**DESCRIPTION OF THE TASK**
For the entries that follow, restate word for word the line containing "parameter COIN_WIDTH = 20;", the line containing "parameter X0_init_coin_2 = COIN_WIDTH;", and every line that lies between them.

[TASK DATA]

$ cat flow/design.v
module keyboard(
input wire clk,  
input wire data,  
output reg [2:0] instruction 
);
reg [7:0] data_curr;
reg [7:0] led;
reg [7:0] data_pre;
reg [3:0] b;
reg flag;
initial
begin
b<=4'h1;
flag<=1'b0;
data_curr<=8'hf0;
data_pre<=8'hf0;
led<=8'hf0;
end
parameter clr = 8'b01110000, add = 8'b01101001, sub = 8'b01110010, disp = 8'b01111010, load = 8'b01101011;
always @(negedge clk)  
begin
case(b)
1:;  
2:data_curr[0]<=data;
3:data_curr[1]<=data;
4:data_curr[2]<=data;
5:data_curr[3]<=data;
6:data_curr[4]<=data;
7:data_curr[5]<=data;
8:data_curr[6]<=data;
9:data_curr[7]<=data;
10:flag<=1'b1;  
11:flag<=1'b0;  
endcase
 if(b<=10)
 b<=b+1;
 else if(b==11)
 b<=1;
end
always@(posedge flag)  
begin
if(data_curr==8'hf0)
led<= 8'd0;
 else
 led<=data_curr;
 case(led)
	clr:
	instruction <= 3'b000;
	add:
	instruction <= 3'b001;
	sub:
	instruction <= 3'b010;
	disp:
	instruction <= 3'b011;
	load:
	instruction <= 3'b100;
	default:
	instruction <= 3'b101;
endcase
end 
endmodule
File: flow/design.v
`timescale 1ns / 1ps
module X_RAM_NOREAD(clk,reset,Start, Stop, Ack, out_pipe, out_coin,
	X_Edge_OO_L,
	X_Edge_O1_L,
	X_Edge_O2_L,
	X_Edge_O3_L,
	X_Edge_O4_L,
	X_Edge_OO_R,
	X_Edge_O1_R,
	X_Edge_O2_R,
	X_Edge_O3_R,
	X_Edge_O4_R,
	X_Coin_OO_L,
	X_Coin_O1_L,
	X_Coin_O2_L,
	X_Coin_O3_L,
	X_Coin_O4_L,
	X_Coin_OO_R,
	X_Coin_O1_R,
	X_Coin_O2_R,
	X_Coin_O3_R,
	X_Coin_O4_R,
	shift_Coin,
	Q_Initial,
	Q_Count,
	Q_Stop);
 input clk,reset;
 input Start, Stop, Ack;
 output [9:0] X_Edge_OO_L;
 output [9:0] X_Edge_O1_L;
 output [9:0] X_Edge_O2_L;
 output [9:0] X_Edge_O3_L;
 output [9:0] X_Edge_O4_L;
 output [9:0] X_Edge_OO_R;
 output [9:0] X_Edge_O1_R;
 output [9:0] X_Edge_O2_R;
 output [9:0] X_Edge_O3_R;
 output [9:0] X_Edge_O4_R;
 output [9:0] X_Coin_OO_L;
 output [9:0] X_Coin_O1_L;
 output [9:0] X_Coin_O2_L;
 output [9:0] X_Coin_O3_L;
 output [9:0] X_Coin_O4_L;
 output [9:0] X_Coin_OO_R;
 output [9:0] X_Coin_O1_R;
 output [9:0] X_Coin_O2_R;
 output [9:0] X_Coin_O3_R;
 output [9:0] X_Coin_O4_R;
 output [1:0] shift_Coin;
 output	[2:0] out_pipe;
 output  [2:0] out_coin;
 output 	Q_Initial, Q_Count, Q_Stop;
 reg [9:0] array_X_Left [4:0];  
 reg [9:0] array_X_Right [4:0];  
 reg [9:0] array_X_Coin_Left [4:0];  
 reg [9:0] array_X_Coin_Right [4:0];  
 reg [2:0] out_pipe;
 reg [2:0] out_coin;
 reg shift_Coin;
 reg[2:0] state;
 parameter PIPE_WIDTH = 61;
 parameter COIN_WIDTH = 20;
 parameter INTERVAL = 142;
 localparam
			QInitial = 3'b001,
			QCount	= 3'b010,
			QStop = 3'b100,
			UNK		= 3'bXXX;
	assign {Q_Stop, Q_Count,
			Q_Initial } = state;
	parameter X0_init = 0;
	parameter X1_init = INTERVAL;
	parameter X2_init = 2*INTERVAL;
	parameter X3_init = 3*INTERVAL;
	parameter X4_init = 4*INTERVAL;
	parameter X0_init_2 = PIPE_WIDTH;
	parameter X1_init_2 = PIPE_WIDTH + INTERVAL;
	parameter X2_init_2 = PIPE_WIDTH + 2*INTERVAL;
	parameter X3_init_2 = PIPE_WIDTH + 3*INTERVAL;
	parameter X4_init_2 = PIPE_WIDTH + 4*INTERVAL;
	parameter X0_init_coin = 0;
	parameter X1_init_coin = INTERVAL;
	parameter X2_init_coin = 2*INTERVAL;
	parameter X3_init_coin = 3*INTERVAL;
	parameter X4_init_coin = 4*INTERVAL;
	parameter X0_init_coin_2 = COIN_WIDTH;
	parameter X1_init_coin_2 = COIN_WIDTH + INTERVAL;
	parameter X2_init_coin_2 = COIN_WIDTH + 2*INTERVAL;
	parameter X3_init_coin_2 = COIN_WIDTH + 3*INTERVAL;
	parameter X4_init_coin_2 = COIN_WIDTH + 4*INTERVAL;
	reg [2:0] out_temp_1;
	reg [2:0] out_temp_2;
	reg [2:0] out_temp_3;
	reg [2:0] out_temp_4;
	reg [2:0] out_coin_1;
	reg [2:0] out_coin_2;
	reg [2:0] out_coin_3;
	reg [2:0] out_coin_4;
integer i;
 always @ (posedge clk, posedge reset)
	begin  : X_RAM_logic
		if(reset)
		begin
			state <= QInitial;
		end
		else
		begin
			case(state)	 
				QInitial:
				begin
						array_X_Left[0] <= X0_init;
						array_X_Left[1] <= X1_init;
						array_X_Left[2] <= X2_init;
						array_X_Left[3] <= X3_init;
						array_X_Left[4] <= X4_init;
						array_X_Right[0] <= X0_init_2;
						array_X_Right[1] <= X1_init_2;
						array_X_Right[2] <= X2_init_2;
						array_X_Right[3] <= X3_init_2;
						array_X_Right[4] <= X4_init_2;
						array_X_Coin_Left[0] <= X0_init_coin;
						array_X_Coin_Left[1] <= X1_init_coin;
						array_X_Coin_Left[2] <= X2_init_coin;
						array_X_Coin_Left[3] <= X3_init_coin;
						array_X_Coin_Left[4] <= X4_init_coin;
						array_X_Coin_Right[0] <= X0_init_coin_2;
						array_X_Coin_Right[1] <= X1_init_coin_2;
						array_X_Coin_Right[2] <= X2_init_coin_2;
						array_X_Coin_Right[3] <= X3_init_coin_2;
						array_X_Coin_Right[4] <= X4_init_coin_2;
						out_pipe <= 2;  
						out_temp_1 <= 3;
						out_temp_2 <= 4;
						out_temp_3 <= 0;
						out_temp_4 <= 1;
						out_coin <= 2;  
						out_coin_1 <= 3;
						out_coin_2 <= 4;
						out_coin_3 <= 0;
						out_coin_4 <= 1;
					if(Start)  
						state <= QCount;
				end	
				QCount:
				begin
					if(Stop)
					begin
						state <= QStop;
					end
						for(i = 0; i < 5; i = i + 1)  
						begin
							array_X_Left[i] <= array_X_Left[i]-10'd1;
							array_X_Right[i] <= array_X_Right[i]-10'd1;
							array_X_Coin_Left[i] <= array_X_Coin_Left[i]-10'd1;
							array_X_Coin_Right[i] <= array_X_Coin_Right[i]-10'd1;
							if(array_X_Left[i] == 0)
							begin
								array_X_Left[i] <= 0;
							end
							if(array_X_Right[i] == 0)
							begin
								array_X_Left[i] <= 10'd640;
								array_X_Right[i] <= 10'd640 + PIPE_WIDTH;
							end
							if(array_X_Coin_Left[i] == 0)
							begin
								array_X_Coin_Left[i] <= 0;
							end
							if(array_X_Coin_Right[i] == 0)
							begin
								array_X_Coin_Left[i] <= 10'd640 + PIPE_WIDTH - COIN_WIDTH;
								array_X_Coin_Right[i] <= 10'd640 + PIPE_WIDTH;
							end
						end
						if(array_X_Right[out_pipe] < 230)  
						begin  
							out_pipe <= out_pipe + 1;
							if(out_pipe == 4)
								out_pipe <= 0;
							out_temp_1 <= out_temp_1 + 1;
							if(out_temp_1 == 4)
								out_temp_1 <= 0;
							out_temp_2 <= out_temp_2 + 1;
							if(out_temp_2 == 4)
								out_temp_2 <= 0;
							out_temp_3 <= out_temp_3 + 1;
							if(out_temp_3 == 4)
								out_temp_3 <= 0;
							out_temp_4 <= out_temp_4 + 1;
							if(out_temp_4 == 4)
								out_temp_4 <= 0;	
						end
						if(array_X_Coin_Right[out_coin] < 230)  
						begin  
							out_coin <= out_coin + 1;
							if(out_coin == 4)
								out_coin <= 0;
							out_coin_1 <= out_coin_1 + 1;
							if(out_coin_1 == 4)
								out_coin_1 <= 0;
							out_coin_2 <= out_coin_2 + 1;
							if(out_coin_2 == 4)
								out_coin_2 <= 0;
							out_coin_3 <= out_coin_3 + 1;
							if(out_coin_3 == 4)
								out_coin_3 <= 0;
							out_coin_4 <= out_coin_4 + 1;
							if(out_coin_4 == 4)
								out_coin_4 <= 0;
						end
						if(array_X_Coin_Right[out_coin] == 230)
							shift_Coin <= 1;
						else shift_Coin <= 0;
				end  
				QStop:
				begin
					if(Ack)
						state <= QInitial;
				end
				default:
					state <= UNK;
			endcase
		end
	end
 assign X_Edge_OO_L = array_X_Left[out_pipe];
 assign X_Edge_O1_L = array_X_Left[out_temp_1];
 assign X_Edge_O2_L = array_X_Left[out_temp_2];
 assign X_Edge_O3_L = array_X_Left[out_temp_3];
 assign X_Edge_O4_L = array_X_Left[out_temp_4];
 assign X_Edge_OO_R = array_X_Right[out_pipe];
 assign X_Edge_O1_R = array_X_Right[out_temp_1];
 assign X_Edge_O2_R = array_X_Right[out_temp_2];
 assign X_Edge_O3_R = array_X_Right[out_temp_3];
 assign X_Edge_O4_R = array_X_Right[out_temp_4];
 assign X_Coin_OO_L = array_X_Coin_Left[out_coin];
 assign X_Coin_O1_L = array_X_Coin_Left[out_coin_1];
 assign X_Coin_O2_L = array_X_Coin_Left[out_coin_2];
 assign X_Coin_O3_L = array_X_Coin_Left[out_coin_3];
 assign X_Coin_O4_L = array_X_Coin_Left[out_coin_4];
 assign X_Coin_OO_R = array_X_Coin_Right[out_coin];
 assign X_Coin_O1_R = array_X_Coin_Right[out_coin_1];
 assign X_Coin_O2_R = array_X_Coin_Right[out_coin_2];
 assign X_Coin_O3_R = array_X_Coin_Right[out_coin_3];
 assign X_Coin_O4_R = array_X_Coin_Right[out_coin_4];
endmodule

[/TASK DATA]

**THE COMPLETED TASK**
 parameter COIN_WIDTH = 20;
 parameter INTERVAL = 142;
 localparam
			QInitial = 3'b001,
			QCount	= 3'b010,
			QStop = 3'b100,
			UNK		= 3'bXXX;
	assign {Q_Stop, Q_Count,
			Q_Initial } = state;
	parameter X0_init = 0;
	parameter X1_init = INTERVAL;
	parameter X2_init = 2*INTERVAL;
	parameter X3_init = 3*INTERVAL;
	parameter X4_init = 4*INTERVAL;
	parameter X0_init_2 = PIPE_WIDTH;
	parameter X1_init_2 = PIPE_WIDTH + INTERVAL;
	parameter X2_init_2 = PIPE_WIDTH + 2*INTERVAL;
	parameter X3_init_2 = PIPE_WIDTH + 3*INTERVAL;
	parameter X4_init_2 = PIPE_WIDTH + 4*INTERVAL;
	parameter X0_init_coin = 0;
	parameter X1_init_coin = INTERVAL;
	parameter X2_init_coin = 2*INTERVAL;
	parameter X3_init_coin = 3*INTERVAL;
	parameter X4_init_coin = 4*INTERVAL;
	parameter X0_init_coin_2 = COIN_WIDTH;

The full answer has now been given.